**Goal of the exercise**
Transcribe each line below word for word.

**Records for the task**
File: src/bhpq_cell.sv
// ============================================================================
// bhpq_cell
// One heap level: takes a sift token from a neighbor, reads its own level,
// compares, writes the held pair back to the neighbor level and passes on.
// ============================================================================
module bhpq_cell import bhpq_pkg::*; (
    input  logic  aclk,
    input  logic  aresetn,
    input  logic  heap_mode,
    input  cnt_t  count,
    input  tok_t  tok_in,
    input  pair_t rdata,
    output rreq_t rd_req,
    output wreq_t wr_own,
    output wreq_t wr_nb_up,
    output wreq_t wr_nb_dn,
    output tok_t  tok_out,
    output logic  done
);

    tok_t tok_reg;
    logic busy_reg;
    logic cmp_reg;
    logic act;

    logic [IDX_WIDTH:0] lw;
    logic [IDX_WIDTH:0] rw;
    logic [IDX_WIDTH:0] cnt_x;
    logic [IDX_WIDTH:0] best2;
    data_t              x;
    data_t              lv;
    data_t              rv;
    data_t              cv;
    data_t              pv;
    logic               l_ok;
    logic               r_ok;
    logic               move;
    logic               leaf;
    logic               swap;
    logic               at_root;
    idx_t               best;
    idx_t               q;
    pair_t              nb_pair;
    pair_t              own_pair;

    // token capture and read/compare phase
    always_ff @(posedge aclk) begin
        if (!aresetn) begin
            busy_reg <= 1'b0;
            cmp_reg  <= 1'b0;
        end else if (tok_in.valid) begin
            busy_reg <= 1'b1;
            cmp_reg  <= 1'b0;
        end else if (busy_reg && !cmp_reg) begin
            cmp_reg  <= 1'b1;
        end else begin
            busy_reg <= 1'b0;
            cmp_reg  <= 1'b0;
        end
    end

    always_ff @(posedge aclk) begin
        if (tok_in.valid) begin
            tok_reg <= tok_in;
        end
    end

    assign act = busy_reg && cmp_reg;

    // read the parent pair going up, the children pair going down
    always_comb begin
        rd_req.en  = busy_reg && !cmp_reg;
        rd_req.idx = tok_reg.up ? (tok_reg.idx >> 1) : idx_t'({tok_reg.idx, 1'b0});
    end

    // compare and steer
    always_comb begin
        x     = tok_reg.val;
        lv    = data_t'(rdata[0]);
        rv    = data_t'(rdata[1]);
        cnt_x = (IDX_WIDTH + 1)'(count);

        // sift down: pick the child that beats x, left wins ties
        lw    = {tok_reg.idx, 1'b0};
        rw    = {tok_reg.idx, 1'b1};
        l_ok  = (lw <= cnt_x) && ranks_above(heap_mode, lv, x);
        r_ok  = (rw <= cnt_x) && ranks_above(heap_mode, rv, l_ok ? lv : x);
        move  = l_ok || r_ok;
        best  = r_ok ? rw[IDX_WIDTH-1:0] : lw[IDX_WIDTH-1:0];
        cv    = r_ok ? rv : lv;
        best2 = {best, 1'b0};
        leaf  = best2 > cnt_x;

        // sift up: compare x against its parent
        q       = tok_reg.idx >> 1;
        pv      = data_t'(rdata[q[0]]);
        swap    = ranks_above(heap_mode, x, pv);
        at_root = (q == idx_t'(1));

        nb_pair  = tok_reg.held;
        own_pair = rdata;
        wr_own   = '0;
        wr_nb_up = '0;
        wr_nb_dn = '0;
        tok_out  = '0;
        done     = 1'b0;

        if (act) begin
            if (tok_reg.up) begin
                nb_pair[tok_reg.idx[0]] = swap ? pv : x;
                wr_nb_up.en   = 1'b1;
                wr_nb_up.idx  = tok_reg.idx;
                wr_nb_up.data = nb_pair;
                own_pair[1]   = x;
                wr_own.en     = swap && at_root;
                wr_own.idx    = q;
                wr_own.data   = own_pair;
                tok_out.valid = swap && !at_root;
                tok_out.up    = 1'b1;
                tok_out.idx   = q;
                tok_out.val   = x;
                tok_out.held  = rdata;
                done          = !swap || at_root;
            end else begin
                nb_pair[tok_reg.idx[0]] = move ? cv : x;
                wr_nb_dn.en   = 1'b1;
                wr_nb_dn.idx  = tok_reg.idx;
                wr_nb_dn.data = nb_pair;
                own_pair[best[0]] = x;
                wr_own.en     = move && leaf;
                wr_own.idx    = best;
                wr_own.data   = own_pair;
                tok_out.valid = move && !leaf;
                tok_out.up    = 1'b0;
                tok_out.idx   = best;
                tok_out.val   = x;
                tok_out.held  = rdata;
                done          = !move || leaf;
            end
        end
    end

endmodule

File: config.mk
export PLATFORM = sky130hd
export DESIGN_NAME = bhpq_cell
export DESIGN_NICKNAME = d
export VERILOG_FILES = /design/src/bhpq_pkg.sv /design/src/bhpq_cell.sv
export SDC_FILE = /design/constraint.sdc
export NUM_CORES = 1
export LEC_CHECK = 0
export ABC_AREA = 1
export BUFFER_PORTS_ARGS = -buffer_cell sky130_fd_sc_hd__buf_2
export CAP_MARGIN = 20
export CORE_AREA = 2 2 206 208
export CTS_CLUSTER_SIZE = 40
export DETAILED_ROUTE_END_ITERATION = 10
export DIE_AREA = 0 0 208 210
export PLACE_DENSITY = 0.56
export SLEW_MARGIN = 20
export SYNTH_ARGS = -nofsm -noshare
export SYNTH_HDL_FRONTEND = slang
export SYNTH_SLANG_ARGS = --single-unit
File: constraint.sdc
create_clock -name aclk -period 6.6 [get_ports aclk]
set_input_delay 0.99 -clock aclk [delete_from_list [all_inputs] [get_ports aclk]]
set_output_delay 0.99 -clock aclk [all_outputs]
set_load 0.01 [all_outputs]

**Solution to this exercise**
File: src/bhpq_cell.sv
// ============================================================================
// bhpq_cell
// One heap level: takes a sift token from a neighbor, reads its own level,
// compares, writes the held pair back to the neighbor level and passes on.
// ============================================================================
module bhpq_cell import bhpq_pkg::*; (
    input  logic  aclk,
    input  logic  aresetn,
    input  logic  heap_mode,
    input  cnt_t  count,
    input  tok_t  tok_in,
    input  pair_t rdata,
    output rreq_t rd_req,
    output wreq_t wr_own,
    output wreq_t wr_nb_up,
    output wreq_t wr_nb_dn,
    output tok_t  tok_out,
    output logic  done
);

    tok_t tok_reg;
    logic busy_reg;
    logic cmp_reg;
    logic act;

    logic [IDX_WIDTH:0] lw;
    logic [IDX_WIDTH:0] rw;
    logic [IDX_WIDTH:0] cnt_x;
    logic [IDX_WIDTH:0] best2;
    data_t              x;
    data_t              lv;
    data_t              rv;
    data_t              cv;
    data_t              pv;
    logic               l_ok;
    logic               r_ok;
    logic               move;
    logic               leaf;
    logic               swap;
    logic               at_root;
    idx_t               best;
    idx_t               q;
    pair_t              nb_pair;
    pair_t              own_pair;

    // token capture and read/compare phase
    always_ff @(posedge aclk) begin
        if (!aresetn) begin
            busy_reg <= 1'b0;
            cmp_reg  <= 1'b0;
        end else if (tok_in.valid) begin
            busy_reg <= 1'b1;
            cmp_reg  <= 1'b0;
        end else if (busy_reg && !cmp_reg) begin
            cmp_reg  <= 1'b1;
        end else begin
            busy_reg <= 1'b0;
            cmp_reg  <= 1'b0;
        end
    end

    always_ff @(posedge aclk) begin
        if (tok_in.valid) begin
            tok_reg <= tok_in;
        end
    end

    assign act = busy_reg && cmp_reg;

    // read the parent pair going up, the children pair going down
    always_comb begin
        rd_req.en  = busy_reg && !cmp_reg;
        rd_req.idx = tok_reg.up ? (tok_reg.idx >> 1) : idx_t'({tok_reg.idx, 1'b0});
    end

    // compare and steer
    always_comb begin
        x     = tok_reg.val;
        lv    = data_t'(rdata[0]);
        rv    = data_t'(rdata[1]);
        cnt_x = (IDX_WIDTH + 1)'(count);

        // sift down: pick the child that beats x, left wins ties
        lw    = {tok_reg.idx, 1'b0};
        rw    = {tok_reg.idx, 1'b1};
        l_ok  = (lw <= cnt_x) && ranks_above(heap_mode, lv, x);
        r_ok  = (rw <= cnt_x) && ranks_above(heap_mode, rv, l_ok ? lv : x);
        move  = l_ok || r_ok;
        best  = r_ok ? rw[IDX_WIDTH-1:0] : lw[IDX_WIDTH-1:0];
        cv    = r_ok ? rv : lv;
        best2 = {best, 1'b0};
        leaf  = best2 > cnt_x;

        // sift up: compare x against its parent
        q       = tok_reg.idx >> 1;
        pv      = data_t'(rdata[q[0]]);
        swap    = ranks_above(heap_mode, x, pv);
        at_root = (q == idx_t'(1));

        nb_pair  = tok_reg.held;
        own_pair = rdata;
        wr_own   = '0;
        wr_nb_up = '0;
        wr_nb_dn = '0;
        tok_out  = '0;
        done     = 1'b0;

        if (act) begin
            if (tok_reg.up) begin
                nb_pair[tok_reg.idx[0]] = swap ? pv : x;
                wr_nb_up.en   = 1'b1;
                wr_nb_up.idx  = tok_reg.idx;
                wr_nb_up.data = nb_pair;
                own_pair[1]   = x;
                wr_own.en     = swap && at_root;
                wr_own.idx    = q;
                wr_own.data   = own_pair;
                tok_out.valid = swap && !at_root;
                tok_out.up    = 1'b1;
                tok_out.idx   = q;
                tok_out.val   = x;
                tok_out.held  = rdata;
                done          = !swap || at_root;
            end else begin
                nb_pair[tok_reg.idx[0]] = move ? cv : x;
                wr_nb_dn.en   = 1'b1;
                wr_nb_dn.idx  = tok_reg.idx;
                wr_nb_dn.data = nb_pair;
                own_pair[best[0]] = x;
                wr_own.en     = move && leaf;
                wr_own.idx    = best;
                wr_own.data   = own_pair;
                tok_out.valid = move && !leaf;
                tok_out.up    = 1'b0;
                tok_out.idx   = best;
                tok_out.val   = x;
                tok_out.held  = rdata;
                done          = !move || leaf;
            end
        end
    end

endmodule

File: config.mk
export PLATFORM = sky130hd
export DESIGN_NAME = bhpq_cell
export DESIGN_NICKNAME = d
export VERILOG_FILES = /design/src/bhpq_pkg.sv /design/src/bhpq_cell.sv
export SDC_FILE = /design/constraint.sdc
export NUM_CORES = 1
export LEC_CHECK = 0
export ABC_AREA = 1
export BUFFER_PORTS_ARGS = -buffer_cell sky130_fd_sc_hd__buf_2
export CAP_MARGIN = 20
export CORE_AREA = 2 2 206 208
export CTS_CLUSTER_SIZE = 40
export DETAILED_ROUTE_END_ITERATION = 10
export DIE_AREA = 0 0 208 210
export PLACE_DENSITY = 0.56
export SLEW_MARGIN = 20
export SYNTH_ARGS = -nofsm -noshare
export SYNTH_HDL_FRONTEND = slang
export SYNTH_SLANG_ARGS = --single-unit
File: constraint.sdc
create_clock -name aclk -period 6.6 [get_ports aclk]
set_input_delay 0.99 -clock aclk [delete_from_list [all_inputs] [get_ports aclk]]
set_output_delay 0.99 -clock aclk [all_outputs]
set_load 0.01 [all_outputs]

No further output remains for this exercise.